• Exercise objective: Scan the data below for the string "Number". Copy every line where it appears.

• Data records:
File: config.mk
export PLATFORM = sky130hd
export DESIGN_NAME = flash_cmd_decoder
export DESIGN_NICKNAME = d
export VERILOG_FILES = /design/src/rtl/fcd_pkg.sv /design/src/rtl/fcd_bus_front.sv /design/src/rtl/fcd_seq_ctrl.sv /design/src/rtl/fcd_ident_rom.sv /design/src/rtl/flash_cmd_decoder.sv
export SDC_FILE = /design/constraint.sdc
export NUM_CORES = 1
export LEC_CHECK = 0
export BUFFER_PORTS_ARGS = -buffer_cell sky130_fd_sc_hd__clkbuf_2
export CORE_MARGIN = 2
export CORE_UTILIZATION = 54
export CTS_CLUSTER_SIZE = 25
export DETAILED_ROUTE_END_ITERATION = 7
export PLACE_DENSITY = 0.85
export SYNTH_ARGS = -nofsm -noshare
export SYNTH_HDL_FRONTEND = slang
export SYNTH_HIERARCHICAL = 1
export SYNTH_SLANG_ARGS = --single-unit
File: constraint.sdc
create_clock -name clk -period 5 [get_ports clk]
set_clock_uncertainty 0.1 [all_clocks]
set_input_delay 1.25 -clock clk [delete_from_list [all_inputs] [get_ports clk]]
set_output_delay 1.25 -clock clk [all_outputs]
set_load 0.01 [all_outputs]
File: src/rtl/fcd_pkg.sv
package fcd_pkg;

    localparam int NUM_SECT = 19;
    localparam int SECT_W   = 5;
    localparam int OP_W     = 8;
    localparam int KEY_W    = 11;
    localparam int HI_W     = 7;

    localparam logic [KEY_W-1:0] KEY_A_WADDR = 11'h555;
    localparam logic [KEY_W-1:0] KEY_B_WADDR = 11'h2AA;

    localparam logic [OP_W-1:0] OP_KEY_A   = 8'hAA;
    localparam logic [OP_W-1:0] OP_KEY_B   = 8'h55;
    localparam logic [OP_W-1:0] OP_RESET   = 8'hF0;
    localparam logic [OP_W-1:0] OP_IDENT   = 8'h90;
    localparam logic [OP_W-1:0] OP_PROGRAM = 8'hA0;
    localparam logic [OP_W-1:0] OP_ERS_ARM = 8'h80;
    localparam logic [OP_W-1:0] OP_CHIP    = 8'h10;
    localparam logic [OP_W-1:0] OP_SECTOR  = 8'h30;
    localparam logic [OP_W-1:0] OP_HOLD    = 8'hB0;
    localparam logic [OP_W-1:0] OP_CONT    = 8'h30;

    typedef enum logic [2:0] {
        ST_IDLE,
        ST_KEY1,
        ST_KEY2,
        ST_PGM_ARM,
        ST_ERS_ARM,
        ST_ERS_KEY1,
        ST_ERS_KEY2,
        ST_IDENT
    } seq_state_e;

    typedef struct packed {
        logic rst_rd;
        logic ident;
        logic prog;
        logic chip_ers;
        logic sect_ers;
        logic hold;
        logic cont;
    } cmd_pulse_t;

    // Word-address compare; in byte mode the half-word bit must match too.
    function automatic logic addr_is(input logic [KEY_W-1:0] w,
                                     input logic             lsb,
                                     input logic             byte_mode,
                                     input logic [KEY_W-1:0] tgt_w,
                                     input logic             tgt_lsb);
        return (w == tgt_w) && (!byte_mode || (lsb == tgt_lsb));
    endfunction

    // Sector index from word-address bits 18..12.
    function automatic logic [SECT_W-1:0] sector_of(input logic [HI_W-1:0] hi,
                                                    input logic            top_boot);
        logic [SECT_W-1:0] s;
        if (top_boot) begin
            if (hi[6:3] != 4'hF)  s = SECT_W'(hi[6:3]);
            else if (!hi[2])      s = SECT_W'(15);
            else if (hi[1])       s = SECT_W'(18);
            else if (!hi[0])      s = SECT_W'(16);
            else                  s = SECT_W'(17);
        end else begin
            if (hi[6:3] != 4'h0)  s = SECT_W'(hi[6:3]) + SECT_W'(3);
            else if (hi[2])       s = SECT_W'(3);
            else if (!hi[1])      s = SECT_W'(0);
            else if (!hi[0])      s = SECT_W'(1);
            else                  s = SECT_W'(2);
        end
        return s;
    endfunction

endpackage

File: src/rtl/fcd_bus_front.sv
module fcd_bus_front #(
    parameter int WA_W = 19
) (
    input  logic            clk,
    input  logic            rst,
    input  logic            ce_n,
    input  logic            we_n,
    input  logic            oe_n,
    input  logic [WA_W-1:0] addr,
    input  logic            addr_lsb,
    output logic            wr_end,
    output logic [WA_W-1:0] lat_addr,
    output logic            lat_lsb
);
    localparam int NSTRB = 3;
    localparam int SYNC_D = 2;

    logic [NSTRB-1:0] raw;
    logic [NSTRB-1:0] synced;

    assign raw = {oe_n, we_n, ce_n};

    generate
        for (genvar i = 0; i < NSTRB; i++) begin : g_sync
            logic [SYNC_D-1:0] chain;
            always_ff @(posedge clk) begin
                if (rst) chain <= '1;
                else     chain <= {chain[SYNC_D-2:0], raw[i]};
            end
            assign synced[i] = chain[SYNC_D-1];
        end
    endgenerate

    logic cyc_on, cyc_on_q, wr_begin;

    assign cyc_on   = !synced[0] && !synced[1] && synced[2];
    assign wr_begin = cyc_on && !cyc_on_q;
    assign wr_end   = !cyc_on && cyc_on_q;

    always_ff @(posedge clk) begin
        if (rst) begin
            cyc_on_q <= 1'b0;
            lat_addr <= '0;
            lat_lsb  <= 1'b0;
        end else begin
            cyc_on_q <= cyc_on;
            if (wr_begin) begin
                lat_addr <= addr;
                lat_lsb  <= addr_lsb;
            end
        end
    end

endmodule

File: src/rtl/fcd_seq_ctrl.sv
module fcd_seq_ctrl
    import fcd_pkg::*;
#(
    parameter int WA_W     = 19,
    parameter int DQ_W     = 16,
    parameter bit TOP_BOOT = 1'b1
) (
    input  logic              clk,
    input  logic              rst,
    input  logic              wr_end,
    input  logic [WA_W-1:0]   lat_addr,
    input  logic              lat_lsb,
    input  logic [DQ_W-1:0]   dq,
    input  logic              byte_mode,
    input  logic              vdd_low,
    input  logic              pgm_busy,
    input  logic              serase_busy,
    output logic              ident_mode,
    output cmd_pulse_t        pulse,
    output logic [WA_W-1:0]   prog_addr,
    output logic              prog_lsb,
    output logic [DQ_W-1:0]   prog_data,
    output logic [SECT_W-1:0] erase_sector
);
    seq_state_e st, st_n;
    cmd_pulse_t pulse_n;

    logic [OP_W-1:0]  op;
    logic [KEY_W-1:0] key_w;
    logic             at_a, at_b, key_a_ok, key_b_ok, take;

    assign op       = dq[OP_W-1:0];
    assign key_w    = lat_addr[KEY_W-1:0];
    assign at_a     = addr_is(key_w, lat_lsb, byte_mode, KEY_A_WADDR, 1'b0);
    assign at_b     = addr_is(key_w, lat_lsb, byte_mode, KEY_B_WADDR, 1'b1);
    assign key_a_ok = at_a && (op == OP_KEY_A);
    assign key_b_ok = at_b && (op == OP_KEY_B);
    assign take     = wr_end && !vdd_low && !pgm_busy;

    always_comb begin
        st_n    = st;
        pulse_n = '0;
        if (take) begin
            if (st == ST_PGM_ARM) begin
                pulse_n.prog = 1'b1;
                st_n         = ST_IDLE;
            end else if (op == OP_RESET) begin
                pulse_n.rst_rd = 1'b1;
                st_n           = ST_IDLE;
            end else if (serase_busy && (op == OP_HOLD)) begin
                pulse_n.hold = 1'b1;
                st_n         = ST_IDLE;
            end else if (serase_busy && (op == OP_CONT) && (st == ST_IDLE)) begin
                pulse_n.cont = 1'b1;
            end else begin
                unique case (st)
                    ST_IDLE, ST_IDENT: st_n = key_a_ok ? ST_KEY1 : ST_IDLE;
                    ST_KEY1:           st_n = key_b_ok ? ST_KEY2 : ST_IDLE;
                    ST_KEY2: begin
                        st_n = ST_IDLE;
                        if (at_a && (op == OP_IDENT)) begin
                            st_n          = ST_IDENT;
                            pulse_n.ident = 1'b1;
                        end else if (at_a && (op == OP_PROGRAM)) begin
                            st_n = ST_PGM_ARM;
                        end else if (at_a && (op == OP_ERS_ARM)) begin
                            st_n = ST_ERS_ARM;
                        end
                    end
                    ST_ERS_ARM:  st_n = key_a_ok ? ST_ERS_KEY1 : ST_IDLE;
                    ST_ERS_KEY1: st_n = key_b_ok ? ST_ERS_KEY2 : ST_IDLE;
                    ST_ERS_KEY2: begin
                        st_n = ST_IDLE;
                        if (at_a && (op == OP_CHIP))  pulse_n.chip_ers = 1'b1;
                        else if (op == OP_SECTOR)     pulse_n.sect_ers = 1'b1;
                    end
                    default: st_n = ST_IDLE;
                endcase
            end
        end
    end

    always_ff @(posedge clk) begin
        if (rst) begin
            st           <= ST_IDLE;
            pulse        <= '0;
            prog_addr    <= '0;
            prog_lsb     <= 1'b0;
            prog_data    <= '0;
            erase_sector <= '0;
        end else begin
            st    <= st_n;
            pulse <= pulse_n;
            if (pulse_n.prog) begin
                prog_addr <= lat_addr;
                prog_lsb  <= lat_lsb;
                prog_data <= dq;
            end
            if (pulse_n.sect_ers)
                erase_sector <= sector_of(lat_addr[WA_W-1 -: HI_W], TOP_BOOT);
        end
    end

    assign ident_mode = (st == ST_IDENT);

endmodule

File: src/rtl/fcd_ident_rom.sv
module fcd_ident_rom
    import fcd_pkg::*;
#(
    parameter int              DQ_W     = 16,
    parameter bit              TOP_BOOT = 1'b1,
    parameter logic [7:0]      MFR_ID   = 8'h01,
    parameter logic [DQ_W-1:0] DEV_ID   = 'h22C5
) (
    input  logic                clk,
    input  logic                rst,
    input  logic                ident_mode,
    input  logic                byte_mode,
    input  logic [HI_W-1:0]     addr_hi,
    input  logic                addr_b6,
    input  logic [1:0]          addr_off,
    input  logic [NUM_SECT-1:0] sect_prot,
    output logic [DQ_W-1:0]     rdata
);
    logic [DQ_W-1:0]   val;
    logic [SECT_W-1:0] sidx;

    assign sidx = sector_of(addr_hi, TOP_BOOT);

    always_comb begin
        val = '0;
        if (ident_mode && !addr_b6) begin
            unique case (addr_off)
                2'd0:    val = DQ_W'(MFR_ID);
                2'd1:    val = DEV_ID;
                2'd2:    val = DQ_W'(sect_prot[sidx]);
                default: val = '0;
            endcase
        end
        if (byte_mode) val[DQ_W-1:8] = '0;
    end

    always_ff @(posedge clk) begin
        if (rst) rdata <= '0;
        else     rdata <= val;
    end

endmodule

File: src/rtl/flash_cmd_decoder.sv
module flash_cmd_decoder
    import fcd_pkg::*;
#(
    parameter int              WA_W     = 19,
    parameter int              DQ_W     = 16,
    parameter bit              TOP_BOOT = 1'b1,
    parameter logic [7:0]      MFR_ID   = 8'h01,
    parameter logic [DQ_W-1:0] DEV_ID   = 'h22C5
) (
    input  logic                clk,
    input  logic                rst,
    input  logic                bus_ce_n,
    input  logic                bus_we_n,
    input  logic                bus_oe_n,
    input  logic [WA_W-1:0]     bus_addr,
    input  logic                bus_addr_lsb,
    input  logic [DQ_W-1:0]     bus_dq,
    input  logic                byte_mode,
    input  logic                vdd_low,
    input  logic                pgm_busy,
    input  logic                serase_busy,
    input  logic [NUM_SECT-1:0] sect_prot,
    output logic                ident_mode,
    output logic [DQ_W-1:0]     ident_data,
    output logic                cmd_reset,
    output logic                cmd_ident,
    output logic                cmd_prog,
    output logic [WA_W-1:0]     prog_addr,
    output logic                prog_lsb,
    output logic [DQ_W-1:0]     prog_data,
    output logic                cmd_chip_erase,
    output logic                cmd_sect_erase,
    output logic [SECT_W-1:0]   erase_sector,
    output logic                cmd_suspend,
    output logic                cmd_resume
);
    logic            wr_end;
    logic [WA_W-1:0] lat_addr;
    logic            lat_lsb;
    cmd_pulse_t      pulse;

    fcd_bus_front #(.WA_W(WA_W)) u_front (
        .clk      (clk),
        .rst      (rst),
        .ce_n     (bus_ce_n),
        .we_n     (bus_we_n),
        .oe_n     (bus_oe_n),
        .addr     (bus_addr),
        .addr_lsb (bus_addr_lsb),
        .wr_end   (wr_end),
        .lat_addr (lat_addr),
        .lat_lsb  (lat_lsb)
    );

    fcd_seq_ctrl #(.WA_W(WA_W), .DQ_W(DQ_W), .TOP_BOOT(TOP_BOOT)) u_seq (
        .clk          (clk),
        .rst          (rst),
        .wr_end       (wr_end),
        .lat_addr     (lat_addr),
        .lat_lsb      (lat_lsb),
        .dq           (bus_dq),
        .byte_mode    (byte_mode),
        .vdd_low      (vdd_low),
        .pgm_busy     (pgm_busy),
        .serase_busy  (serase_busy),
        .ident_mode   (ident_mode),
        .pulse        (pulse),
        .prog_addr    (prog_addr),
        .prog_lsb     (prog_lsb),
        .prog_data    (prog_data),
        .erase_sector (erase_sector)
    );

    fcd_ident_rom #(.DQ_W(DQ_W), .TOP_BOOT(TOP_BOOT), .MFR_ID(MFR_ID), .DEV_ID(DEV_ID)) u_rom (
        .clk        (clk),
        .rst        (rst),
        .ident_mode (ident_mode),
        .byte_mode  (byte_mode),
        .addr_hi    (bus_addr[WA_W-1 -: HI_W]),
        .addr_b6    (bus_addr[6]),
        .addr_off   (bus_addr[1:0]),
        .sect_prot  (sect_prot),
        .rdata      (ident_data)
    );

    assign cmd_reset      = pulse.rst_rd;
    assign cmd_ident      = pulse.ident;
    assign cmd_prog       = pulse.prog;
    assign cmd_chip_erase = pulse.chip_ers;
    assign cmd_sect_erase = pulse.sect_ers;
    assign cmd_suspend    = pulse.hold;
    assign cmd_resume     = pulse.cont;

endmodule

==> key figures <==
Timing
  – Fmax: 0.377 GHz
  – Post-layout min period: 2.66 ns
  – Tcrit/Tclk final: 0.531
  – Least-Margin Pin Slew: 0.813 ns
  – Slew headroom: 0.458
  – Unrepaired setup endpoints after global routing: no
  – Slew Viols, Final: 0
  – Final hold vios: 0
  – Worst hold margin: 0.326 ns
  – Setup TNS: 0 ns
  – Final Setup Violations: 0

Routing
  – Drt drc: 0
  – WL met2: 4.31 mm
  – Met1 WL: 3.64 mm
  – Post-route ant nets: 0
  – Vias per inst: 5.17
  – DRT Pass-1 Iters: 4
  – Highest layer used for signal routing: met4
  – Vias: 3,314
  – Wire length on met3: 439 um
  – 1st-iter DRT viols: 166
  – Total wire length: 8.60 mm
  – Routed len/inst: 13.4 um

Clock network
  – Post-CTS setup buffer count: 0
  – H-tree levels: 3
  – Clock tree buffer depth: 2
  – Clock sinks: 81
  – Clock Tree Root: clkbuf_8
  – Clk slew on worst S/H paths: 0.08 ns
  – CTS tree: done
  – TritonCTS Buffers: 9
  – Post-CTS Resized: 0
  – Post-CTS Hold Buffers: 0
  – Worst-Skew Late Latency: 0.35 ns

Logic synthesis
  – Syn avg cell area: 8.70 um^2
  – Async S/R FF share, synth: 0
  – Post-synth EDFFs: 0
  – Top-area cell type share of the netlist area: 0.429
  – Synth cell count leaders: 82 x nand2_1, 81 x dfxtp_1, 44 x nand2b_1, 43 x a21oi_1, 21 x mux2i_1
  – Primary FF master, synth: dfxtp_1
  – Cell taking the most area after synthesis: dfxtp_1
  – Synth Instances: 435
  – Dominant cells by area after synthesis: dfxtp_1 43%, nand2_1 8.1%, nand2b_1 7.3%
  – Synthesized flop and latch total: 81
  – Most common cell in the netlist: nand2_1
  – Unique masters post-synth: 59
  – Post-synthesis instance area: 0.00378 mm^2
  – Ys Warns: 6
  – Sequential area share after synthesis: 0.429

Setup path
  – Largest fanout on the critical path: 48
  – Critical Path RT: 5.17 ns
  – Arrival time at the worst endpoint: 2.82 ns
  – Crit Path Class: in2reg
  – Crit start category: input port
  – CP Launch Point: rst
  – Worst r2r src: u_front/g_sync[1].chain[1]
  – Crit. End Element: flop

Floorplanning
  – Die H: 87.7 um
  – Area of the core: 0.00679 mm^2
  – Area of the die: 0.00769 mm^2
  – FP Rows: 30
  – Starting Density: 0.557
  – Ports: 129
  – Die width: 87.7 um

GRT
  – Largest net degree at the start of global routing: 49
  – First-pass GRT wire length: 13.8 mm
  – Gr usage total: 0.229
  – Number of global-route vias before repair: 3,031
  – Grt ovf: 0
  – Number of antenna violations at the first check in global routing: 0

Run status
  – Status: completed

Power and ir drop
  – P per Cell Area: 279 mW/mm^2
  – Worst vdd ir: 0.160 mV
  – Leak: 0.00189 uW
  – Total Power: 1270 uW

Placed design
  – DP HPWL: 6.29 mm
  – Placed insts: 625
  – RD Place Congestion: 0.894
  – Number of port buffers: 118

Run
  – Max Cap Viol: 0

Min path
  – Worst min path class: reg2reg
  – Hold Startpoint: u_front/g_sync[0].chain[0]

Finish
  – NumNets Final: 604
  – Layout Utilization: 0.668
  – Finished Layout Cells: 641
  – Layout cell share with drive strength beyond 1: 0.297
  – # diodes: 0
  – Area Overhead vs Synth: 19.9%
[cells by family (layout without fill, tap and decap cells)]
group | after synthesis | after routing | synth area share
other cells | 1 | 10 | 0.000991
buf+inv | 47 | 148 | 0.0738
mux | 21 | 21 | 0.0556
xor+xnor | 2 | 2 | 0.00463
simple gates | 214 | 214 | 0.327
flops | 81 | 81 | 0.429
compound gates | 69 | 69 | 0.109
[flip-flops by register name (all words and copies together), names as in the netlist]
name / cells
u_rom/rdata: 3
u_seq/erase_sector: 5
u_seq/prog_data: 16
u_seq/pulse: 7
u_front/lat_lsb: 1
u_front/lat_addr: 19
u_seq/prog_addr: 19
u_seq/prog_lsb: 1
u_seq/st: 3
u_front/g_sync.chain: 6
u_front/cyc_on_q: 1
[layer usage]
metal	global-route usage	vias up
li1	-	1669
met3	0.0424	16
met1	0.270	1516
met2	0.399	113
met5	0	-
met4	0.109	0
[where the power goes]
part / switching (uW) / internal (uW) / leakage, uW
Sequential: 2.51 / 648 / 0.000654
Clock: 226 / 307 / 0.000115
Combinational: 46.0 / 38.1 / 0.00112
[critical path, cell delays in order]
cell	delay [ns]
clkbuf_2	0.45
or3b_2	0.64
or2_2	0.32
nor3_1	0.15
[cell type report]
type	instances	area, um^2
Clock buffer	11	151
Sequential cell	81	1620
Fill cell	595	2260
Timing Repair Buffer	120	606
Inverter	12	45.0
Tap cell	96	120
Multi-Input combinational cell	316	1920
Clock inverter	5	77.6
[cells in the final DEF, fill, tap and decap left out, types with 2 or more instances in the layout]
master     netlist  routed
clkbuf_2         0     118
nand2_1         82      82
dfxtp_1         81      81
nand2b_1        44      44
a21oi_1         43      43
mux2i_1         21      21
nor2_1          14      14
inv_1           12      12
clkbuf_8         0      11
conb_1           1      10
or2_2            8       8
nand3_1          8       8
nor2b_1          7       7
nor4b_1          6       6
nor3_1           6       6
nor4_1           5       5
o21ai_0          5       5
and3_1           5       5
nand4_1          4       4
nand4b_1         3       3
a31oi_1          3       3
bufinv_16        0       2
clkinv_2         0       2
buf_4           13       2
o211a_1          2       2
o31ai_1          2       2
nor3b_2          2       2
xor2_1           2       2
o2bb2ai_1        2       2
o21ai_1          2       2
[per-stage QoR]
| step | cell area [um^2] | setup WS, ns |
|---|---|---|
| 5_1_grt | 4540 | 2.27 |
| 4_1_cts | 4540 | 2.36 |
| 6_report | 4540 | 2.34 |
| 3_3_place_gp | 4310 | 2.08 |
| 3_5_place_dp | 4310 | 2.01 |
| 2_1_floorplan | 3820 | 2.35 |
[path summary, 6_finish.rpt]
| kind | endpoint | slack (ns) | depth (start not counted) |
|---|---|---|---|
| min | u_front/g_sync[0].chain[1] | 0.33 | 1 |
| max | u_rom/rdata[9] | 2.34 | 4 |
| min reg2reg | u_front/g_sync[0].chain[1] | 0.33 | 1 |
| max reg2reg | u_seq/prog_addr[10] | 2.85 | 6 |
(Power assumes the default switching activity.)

--

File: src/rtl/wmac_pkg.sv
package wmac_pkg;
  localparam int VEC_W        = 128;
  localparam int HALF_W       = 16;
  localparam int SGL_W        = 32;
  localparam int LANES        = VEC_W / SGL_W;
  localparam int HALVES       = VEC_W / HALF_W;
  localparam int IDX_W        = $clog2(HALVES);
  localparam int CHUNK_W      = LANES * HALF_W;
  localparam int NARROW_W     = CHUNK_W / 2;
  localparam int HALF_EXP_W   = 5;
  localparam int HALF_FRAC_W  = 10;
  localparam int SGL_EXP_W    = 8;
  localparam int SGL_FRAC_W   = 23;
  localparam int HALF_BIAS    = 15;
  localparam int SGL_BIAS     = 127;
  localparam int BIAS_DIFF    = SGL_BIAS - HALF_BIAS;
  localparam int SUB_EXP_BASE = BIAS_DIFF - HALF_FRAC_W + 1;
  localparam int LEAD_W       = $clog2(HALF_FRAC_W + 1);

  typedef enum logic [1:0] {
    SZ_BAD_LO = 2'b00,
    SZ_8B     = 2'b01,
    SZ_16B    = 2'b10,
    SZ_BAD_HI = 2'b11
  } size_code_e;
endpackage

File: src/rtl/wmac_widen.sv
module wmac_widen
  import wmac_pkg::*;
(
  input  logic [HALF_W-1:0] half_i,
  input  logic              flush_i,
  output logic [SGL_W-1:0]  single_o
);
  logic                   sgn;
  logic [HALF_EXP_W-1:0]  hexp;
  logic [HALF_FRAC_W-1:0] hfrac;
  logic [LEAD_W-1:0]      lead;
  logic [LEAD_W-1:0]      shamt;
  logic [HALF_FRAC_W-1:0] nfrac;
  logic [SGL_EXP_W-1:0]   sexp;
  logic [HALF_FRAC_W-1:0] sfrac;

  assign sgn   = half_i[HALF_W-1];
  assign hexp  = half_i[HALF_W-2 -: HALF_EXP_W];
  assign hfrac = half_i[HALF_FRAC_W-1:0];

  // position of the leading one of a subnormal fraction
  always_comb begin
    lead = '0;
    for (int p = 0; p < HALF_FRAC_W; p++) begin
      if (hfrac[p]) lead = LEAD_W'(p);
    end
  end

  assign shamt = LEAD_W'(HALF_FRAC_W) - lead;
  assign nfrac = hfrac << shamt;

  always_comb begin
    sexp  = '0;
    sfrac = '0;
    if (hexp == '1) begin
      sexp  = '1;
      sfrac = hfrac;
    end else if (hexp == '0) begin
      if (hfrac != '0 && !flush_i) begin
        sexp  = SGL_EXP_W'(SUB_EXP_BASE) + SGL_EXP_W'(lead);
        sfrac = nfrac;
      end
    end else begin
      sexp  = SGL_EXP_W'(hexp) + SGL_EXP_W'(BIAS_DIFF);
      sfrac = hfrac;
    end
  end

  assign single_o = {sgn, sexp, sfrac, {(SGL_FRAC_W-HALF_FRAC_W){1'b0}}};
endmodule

• Solution:
  – Number of global-route vias before repair: 3,031
  – Number of antenna violations at the first check in global routing: 0
  – Number of port buffers: 118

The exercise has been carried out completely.